### Your task:
Could you set down exactly the lines of the data below, starting at the one that holds "kind / start" and ending at the one that holds "max in group asynchronous: i_rst_n", both included, and only those?

### Stored data entries:
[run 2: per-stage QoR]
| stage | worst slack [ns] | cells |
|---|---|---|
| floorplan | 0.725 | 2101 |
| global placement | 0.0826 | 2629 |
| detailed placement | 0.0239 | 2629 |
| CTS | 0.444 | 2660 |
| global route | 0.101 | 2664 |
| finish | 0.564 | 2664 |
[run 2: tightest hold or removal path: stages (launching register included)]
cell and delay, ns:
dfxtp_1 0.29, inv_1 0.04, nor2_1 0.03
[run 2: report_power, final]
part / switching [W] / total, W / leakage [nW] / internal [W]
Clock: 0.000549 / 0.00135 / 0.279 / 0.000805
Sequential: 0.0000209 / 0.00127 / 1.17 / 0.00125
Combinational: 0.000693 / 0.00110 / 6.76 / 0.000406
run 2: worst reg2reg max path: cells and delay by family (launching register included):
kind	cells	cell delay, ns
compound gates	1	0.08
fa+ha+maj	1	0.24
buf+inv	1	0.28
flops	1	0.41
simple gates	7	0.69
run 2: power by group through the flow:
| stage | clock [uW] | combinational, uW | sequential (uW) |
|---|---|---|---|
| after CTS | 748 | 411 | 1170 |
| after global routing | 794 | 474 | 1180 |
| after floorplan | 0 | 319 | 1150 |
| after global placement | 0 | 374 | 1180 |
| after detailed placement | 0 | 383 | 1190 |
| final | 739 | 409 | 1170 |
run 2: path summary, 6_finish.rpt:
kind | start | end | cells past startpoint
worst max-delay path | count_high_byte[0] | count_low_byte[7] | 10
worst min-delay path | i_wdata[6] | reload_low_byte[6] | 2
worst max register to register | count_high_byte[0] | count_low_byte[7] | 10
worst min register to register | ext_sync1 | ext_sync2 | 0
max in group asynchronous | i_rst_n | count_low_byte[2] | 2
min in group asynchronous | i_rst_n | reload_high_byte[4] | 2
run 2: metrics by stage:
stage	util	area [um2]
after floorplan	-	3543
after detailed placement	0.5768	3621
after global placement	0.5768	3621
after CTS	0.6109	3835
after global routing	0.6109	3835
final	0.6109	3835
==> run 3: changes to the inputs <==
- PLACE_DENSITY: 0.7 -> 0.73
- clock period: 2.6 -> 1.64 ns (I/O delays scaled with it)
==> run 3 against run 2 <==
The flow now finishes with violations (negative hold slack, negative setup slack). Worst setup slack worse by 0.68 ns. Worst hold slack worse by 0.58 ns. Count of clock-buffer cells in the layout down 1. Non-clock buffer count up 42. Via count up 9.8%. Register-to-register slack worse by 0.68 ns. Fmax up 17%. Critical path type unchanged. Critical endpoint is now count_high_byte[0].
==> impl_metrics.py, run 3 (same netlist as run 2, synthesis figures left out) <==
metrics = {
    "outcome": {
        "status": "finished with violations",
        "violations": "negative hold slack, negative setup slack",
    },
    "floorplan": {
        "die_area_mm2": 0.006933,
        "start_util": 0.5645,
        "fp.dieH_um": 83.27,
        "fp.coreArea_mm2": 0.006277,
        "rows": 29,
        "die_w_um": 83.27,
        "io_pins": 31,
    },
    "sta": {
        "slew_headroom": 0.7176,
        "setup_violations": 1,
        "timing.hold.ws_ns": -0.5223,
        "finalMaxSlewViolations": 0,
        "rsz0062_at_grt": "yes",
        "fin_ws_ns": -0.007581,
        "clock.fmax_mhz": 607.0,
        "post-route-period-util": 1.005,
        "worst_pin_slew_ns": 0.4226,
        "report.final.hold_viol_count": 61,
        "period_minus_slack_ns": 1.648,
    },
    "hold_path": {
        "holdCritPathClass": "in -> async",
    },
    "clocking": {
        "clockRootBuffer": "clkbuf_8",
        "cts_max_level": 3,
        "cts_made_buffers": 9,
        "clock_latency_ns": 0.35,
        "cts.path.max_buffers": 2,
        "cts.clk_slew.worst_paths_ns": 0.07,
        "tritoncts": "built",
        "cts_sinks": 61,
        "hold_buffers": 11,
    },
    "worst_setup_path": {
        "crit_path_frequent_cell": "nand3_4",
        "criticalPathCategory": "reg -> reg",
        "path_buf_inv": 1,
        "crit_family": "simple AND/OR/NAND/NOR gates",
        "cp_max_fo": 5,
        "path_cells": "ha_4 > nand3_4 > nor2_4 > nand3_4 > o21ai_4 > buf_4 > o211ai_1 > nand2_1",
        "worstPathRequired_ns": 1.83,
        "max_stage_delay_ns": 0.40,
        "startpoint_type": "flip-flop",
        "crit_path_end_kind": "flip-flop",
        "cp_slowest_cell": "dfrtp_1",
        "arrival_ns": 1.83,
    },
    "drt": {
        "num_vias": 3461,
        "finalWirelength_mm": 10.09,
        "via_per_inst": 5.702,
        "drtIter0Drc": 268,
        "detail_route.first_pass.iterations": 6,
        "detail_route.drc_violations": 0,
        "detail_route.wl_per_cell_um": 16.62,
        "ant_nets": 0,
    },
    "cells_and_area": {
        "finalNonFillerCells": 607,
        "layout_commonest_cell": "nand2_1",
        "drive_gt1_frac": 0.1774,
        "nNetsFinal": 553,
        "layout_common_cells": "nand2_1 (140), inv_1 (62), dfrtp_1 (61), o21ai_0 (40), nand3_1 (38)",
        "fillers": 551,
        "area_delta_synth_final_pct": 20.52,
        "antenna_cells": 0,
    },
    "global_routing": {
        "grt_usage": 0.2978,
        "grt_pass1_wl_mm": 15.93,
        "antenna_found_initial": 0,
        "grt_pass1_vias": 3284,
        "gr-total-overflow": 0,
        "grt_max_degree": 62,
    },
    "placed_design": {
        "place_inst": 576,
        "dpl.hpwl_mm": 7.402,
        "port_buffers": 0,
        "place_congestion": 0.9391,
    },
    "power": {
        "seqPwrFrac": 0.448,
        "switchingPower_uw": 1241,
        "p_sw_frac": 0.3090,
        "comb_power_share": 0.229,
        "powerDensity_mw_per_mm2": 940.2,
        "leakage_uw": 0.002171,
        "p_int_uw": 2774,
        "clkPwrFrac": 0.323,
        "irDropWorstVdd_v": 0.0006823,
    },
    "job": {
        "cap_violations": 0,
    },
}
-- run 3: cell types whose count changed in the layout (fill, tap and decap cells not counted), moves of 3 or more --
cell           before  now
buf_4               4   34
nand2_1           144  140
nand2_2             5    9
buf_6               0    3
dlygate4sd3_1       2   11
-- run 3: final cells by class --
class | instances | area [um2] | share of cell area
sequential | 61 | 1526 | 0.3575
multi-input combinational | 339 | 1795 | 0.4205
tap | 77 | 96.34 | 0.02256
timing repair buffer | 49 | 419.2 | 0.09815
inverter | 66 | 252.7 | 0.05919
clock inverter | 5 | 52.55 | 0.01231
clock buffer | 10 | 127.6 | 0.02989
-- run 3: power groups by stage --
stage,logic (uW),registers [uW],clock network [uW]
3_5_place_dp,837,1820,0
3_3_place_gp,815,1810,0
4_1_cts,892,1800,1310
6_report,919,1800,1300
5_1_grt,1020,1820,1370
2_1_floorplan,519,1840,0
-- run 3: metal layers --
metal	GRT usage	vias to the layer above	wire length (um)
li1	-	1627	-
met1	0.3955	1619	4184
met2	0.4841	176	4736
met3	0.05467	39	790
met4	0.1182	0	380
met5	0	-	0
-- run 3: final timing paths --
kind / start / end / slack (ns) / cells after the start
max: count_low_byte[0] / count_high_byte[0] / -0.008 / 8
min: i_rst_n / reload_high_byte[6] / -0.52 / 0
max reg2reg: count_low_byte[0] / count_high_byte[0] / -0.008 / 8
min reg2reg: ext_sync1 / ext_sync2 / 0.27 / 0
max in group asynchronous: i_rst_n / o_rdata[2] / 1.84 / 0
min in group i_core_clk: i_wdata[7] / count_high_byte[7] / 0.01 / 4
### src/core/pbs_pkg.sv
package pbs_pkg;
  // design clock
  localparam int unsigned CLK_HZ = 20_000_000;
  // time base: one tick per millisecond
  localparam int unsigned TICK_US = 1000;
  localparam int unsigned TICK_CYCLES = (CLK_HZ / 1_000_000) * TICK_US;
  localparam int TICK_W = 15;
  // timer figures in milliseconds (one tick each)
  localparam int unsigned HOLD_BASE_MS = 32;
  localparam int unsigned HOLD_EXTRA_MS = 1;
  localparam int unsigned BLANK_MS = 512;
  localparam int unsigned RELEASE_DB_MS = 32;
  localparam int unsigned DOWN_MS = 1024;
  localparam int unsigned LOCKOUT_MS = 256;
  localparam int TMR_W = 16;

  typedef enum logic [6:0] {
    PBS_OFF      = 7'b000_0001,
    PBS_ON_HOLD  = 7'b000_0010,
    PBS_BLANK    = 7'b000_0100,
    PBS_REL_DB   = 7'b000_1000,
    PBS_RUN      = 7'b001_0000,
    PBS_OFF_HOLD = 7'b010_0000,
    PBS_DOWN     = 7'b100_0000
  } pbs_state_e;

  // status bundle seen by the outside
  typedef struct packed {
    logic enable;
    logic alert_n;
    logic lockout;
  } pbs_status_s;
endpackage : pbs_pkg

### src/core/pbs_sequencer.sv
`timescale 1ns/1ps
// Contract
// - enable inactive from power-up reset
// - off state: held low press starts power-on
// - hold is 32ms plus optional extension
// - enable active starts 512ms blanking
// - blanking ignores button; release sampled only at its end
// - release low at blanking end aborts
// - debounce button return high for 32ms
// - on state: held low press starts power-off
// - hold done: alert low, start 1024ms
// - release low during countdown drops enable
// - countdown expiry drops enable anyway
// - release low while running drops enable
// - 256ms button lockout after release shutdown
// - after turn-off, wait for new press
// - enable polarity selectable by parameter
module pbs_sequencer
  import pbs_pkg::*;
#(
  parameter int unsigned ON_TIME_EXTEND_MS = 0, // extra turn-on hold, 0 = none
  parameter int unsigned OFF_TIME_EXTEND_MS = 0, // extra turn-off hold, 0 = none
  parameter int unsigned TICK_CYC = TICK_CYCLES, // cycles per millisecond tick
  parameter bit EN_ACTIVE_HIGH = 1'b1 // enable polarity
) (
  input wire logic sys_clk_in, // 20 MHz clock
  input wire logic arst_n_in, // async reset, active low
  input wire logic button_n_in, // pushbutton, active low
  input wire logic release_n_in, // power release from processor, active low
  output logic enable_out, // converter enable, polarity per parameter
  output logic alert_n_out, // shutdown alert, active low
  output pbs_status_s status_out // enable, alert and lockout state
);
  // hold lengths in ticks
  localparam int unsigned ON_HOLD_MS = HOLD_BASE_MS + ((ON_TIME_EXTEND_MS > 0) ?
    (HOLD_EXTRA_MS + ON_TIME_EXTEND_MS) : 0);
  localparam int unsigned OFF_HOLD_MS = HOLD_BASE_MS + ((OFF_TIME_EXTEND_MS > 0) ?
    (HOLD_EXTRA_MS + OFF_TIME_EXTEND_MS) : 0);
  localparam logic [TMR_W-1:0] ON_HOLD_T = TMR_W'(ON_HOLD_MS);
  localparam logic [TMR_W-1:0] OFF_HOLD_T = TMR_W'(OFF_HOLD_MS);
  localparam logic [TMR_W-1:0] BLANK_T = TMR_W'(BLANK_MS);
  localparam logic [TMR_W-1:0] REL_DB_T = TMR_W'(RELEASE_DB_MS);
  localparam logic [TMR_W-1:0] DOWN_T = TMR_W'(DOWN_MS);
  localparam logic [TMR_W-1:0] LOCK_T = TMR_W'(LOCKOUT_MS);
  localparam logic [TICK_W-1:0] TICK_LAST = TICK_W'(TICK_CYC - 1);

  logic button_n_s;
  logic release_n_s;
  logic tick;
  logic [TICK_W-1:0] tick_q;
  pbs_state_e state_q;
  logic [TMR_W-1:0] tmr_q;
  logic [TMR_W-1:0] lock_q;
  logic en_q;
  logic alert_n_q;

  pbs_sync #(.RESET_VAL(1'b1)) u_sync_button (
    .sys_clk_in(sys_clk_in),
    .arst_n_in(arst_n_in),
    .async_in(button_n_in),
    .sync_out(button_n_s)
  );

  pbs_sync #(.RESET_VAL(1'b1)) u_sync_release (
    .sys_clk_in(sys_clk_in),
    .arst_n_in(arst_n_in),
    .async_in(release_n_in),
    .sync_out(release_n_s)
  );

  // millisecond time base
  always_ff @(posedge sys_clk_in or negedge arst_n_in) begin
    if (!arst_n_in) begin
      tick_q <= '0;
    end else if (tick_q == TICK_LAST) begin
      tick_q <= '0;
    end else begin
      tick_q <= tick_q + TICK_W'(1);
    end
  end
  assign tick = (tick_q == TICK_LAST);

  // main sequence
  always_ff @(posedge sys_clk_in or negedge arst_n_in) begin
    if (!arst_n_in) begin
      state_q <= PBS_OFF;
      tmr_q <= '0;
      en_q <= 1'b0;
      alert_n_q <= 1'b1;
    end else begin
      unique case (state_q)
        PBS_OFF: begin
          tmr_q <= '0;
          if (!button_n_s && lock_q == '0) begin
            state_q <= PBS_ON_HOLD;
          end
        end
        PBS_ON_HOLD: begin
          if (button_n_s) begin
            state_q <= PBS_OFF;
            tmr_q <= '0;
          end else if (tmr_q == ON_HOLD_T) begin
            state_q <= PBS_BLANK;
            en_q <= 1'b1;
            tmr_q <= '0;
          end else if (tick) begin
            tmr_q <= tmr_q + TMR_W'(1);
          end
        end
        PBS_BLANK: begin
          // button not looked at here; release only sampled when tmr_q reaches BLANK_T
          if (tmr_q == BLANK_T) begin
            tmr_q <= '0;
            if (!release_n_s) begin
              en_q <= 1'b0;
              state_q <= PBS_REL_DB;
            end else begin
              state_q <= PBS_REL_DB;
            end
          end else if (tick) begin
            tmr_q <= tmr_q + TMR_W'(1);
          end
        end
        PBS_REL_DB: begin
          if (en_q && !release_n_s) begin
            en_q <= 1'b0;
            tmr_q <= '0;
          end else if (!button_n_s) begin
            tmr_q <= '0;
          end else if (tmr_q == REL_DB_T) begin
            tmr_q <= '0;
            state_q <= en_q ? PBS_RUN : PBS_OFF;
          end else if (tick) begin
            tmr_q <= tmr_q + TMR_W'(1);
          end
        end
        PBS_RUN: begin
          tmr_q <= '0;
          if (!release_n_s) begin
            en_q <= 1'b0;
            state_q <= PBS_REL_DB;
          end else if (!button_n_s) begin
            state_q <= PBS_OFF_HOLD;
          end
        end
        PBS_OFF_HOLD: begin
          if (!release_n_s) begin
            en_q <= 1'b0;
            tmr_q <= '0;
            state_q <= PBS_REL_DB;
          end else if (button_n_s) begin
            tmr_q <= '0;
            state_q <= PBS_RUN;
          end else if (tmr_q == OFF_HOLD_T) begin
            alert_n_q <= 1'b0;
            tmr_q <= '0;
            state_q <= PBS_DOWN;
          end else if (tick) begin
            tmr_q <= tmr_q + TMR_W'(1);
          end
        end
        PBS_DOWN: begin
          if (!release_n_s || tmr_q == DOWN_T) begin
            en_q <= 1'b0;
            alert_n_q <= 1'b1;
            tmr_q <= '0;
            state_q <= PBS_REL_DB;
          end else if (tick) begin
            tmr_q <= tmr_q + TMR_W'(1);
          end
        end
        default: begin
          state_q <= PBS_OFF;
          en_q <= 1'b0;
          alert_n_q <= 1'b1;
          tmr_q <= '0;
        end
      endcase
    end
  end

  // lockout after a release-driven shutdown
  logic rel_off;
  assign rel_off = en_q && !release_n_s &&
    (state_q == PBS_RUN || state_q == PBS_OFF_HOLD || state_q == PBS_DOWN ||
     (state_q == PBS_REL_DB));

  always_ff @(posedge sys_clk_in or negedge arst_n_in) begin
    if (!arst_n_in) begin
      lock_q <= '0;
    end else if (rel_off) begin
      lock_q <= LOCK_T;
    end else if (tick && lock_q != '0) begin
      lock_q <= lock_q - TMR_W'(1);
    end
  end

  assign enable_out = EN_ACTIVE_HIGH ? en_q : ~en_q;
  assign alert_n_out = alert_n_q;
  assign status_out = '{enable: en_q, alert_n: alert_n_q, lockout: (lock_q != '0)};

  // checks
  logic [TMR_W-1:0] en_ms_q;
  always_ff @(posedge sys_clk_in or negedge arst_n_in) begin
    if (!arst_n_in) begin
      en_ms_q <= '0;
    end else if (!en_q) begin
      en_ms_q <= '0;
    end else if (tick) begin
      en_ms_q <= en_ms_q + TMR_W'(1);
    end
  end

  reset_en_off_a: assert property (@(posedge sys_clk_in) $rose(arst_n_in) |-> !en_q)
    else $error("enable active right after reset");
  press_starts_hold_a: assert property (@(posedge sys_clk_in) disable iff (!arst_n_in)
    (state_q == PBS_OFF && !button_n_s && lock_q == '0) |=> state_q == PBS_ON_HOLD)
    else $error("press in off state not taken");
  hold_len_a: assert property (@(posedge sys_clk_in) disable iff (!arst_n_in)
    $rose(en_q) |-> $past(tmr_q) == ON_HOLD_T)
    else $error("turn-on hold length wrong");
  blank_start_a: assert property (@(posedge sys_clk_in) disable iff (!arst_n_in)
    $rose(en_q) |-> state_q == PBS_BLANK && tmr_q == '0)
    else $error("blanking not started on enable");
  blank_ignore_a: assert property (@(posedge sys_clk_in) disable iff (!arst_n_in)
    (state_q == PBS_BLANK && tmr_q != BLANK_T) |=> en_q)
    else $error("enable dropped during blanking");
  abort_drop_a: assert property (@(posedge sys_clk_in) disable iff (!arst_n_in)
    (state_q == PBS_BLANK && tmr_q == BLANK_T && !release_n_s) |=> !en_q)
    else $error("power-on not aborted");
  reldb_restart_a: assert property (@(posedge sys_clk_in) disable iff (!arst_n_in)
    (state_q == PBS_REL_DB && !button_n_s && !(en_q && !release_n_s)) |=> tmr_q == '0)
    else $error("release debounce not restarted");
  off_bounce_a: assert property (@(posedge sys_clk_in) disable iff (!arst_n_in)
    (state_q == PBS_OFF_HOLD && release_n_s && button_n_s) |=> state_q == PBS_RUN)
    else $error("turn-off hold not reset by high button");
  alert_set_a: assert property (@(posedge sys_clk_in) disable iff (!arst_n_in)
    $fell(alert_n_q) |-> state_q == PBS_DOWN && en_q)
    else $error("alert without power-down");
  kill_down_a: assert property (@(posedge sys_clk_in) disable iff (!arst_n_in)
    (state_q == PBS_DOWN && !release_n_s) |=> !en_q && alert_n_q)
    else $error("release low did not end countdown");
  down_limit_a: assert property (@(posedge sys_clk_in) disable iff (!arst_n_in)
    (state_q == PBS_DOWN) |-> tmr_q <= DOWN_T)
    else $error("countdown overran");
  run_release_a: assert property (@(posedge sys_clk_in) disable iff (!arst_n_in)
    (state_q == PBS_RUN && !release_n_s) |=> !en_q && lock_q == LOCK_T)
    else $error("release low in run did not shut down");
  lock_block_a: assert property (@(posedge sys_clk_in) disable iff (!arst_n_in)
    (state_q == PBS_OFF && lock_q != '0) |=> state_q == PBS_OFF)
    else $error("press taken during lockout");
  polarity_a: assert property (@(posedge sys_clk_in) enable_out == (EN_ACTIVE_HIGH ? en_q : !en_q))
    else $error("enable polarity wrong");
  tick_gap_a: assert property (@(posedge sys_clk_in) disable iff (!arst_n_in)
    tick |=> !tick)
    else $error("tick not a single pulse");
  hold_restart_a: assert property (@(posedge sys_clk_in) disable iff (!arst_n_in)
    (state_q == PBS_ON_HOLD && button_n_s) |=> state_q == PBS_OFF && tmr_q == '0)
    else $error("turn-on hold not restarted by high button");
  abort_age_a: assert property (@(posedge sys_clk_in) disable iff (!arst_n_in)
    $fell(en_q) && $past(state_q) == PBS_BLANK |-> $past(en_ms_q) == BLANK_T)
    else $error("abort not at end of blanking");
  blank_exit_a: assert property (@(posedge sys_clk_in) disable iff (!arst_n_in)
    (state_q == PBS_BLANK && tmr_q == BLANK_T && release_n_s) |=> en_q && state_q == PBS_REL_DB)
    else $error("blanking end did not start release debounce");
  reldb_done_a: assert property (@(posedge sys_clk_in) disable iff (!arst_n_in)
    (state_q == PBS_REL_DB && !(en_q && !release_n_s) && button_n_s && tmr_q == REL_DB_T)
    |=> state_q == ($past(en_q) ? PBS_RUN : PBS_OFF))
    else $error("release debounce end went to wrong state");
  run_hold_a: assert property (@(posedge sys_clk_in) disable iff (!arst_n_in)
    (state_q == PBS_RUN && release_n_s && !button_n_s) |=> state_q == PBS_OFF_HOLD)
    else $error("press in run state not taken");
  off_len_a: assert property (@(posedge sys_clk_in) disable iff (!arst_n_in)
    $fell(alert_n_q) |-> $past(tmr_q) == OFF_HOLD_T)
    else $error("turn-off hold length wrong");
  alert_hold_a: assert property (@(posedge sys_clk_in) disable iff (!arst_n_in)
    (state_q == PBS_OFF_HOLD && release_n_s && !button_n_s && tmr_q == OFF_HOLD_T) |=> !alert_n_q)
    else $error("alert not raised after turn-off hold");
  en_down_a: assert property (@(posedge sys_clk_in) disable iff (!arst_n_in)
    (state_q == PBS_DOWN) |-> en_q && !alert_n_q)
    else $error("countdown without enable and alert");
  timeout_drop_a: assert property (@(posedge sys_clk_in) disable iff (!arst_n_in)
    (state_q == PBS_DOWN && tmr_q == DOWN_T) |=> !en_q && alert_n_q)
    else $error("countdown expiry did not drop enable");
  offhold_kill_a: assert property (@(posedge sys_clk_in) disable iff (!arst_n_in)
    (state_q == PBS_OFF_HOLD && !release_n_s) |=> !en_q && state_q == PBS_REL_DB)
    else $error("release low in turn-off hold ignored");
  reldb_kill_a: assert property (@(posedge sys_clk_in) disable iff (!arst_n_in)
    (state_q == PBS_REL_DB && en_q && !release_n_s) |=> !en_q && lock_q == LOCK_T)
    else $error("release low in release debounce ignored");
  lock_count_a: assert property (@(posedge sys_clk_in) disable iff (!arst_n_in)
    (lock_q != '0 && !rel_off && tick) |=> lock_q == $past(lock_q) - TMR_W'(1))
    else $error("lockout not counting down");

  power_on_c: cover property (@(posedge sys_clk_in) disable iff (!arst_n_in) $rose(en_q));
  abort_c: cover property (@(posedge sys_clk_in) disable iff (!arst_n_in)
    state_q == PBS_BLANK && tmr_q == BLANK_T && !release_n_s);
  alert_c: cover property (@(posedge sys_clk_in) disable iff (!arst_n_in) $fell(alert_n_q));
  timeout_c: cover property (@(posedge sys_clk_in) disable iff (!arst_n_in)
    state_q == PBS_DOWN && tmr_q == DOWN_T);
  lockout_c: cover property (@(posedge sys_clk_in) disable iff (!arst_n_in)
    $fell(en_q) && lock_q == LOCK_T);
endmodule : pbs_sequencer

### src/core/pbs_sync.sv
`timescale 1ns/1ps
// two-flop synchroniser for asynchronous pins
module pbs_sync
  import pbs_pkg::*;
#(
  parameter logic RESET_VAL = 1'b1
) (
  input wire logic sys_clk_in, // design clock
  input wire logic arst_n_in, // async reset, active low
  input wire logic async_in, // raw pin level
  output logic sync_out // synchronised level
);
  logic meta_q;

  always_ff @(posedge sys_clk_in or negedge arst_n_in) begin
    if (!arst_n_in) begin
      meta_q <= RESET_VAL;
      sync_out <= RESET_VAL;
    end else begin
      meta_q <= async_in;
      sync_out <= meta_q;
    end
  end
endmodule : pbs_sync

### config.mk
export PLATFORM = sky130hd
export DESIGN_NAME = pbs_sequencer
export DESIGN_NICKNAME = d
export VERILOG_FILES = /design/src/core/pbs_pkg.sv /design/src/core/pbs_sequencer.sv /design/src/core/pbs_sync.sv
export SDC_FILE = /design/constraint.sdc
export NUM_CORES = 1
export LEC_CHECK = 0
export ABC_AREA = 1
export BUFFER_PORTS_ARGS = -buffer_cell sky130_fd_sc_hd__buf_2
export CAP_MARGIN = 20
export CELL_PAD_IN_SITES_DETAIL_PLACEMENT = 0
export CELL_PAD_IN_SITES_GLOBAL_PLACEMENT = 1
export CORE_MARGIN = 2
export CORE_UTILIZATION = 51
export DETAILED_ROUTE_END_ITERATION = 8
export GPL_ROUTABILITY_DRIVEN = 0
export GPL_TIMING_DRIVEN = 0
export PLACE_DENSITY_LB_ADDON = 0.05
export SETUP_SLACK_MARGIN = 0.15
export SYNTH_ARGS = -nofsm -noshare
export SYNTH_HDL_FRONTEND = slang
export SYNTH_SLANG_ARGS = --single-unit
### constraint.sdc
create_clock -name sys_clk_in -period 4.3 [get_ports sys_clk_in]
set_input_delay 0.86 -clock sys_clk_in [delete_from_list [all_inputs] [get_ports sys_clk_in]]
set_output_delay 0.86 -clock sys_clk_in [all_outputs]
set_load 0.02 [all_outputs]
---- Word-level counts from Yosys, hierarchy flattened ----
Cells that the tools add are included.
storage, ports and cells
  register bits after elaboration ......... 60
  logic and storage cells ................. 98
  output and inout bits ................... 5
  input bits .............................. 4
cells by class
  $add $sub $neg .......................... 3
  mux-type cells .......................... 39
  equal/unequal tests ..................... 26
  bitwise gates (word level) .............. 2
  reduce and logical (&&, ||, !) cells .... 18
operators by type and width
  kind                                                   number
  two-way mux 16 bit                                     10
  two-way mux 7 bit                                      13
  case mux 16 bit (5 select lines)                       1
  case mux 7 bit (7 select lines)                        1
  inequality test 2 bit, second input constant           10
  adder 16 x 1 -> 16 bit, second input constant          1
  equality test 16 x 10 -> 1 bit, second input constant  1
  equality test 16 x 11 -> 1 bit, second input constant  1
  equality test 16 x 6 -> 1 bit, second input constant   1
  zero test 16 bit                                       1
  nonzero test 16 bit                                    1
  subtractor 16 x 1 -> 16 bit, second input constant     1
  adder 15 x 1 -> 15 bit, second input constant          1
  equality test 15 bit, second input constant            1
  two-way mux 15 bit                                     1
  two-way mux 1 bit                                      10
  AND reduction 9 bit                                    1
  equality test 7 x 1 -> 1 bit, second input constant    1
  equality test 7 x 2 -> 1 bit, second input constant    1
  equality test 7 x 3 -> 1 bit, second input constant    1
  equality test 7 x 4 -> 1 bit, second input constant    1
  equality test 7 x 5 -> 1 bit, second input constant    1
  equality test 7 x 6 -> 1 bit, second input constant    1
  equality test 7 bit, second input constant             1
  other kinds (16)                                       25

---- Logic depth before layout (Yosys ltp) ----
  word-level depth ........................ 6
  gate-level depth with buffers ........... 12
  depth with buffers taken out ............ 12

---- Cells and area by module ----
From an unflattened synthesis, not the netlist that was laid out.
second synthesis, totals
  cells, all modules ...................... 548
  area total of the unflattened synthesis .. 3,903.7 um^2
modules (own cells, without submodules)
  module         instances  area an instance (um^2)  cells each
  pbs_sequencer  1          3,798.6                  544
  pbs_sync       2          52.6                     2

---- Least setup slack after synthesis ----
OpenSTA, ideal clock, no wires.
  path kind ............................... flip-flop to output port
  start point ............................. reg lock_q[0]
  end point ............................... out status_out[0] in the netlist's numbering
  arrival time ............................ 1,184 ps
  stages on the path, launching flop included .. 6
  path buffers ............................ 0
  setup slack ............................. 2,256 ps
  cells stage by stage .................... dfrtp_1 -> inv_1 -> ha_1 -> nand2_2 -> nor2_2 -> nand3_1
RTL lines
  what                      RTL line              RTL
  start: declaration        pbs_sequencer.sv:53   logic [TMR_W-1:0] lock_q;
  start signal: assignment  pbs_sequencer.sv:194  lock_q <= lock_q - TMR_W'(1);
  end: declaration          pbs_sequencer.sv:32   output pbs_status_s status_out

### Response to this exercise:
kind / start / end / slack (ns) / cells after the start
max: count_low_byte[0] / count_high_byte[0] / -0.008 / 8
min: i_rst_n / reload_high_byte[6] / -0.52 / 0
max reg2reg: count_low_byte[0] / count_high_byte[0] / -0.008 / 8
min reg2reg: ext_sync1 / ext_sync2 / 0.27 / 0
max in group asynchronous: i_rst_n / o_rdata[2] / 1.84 / 0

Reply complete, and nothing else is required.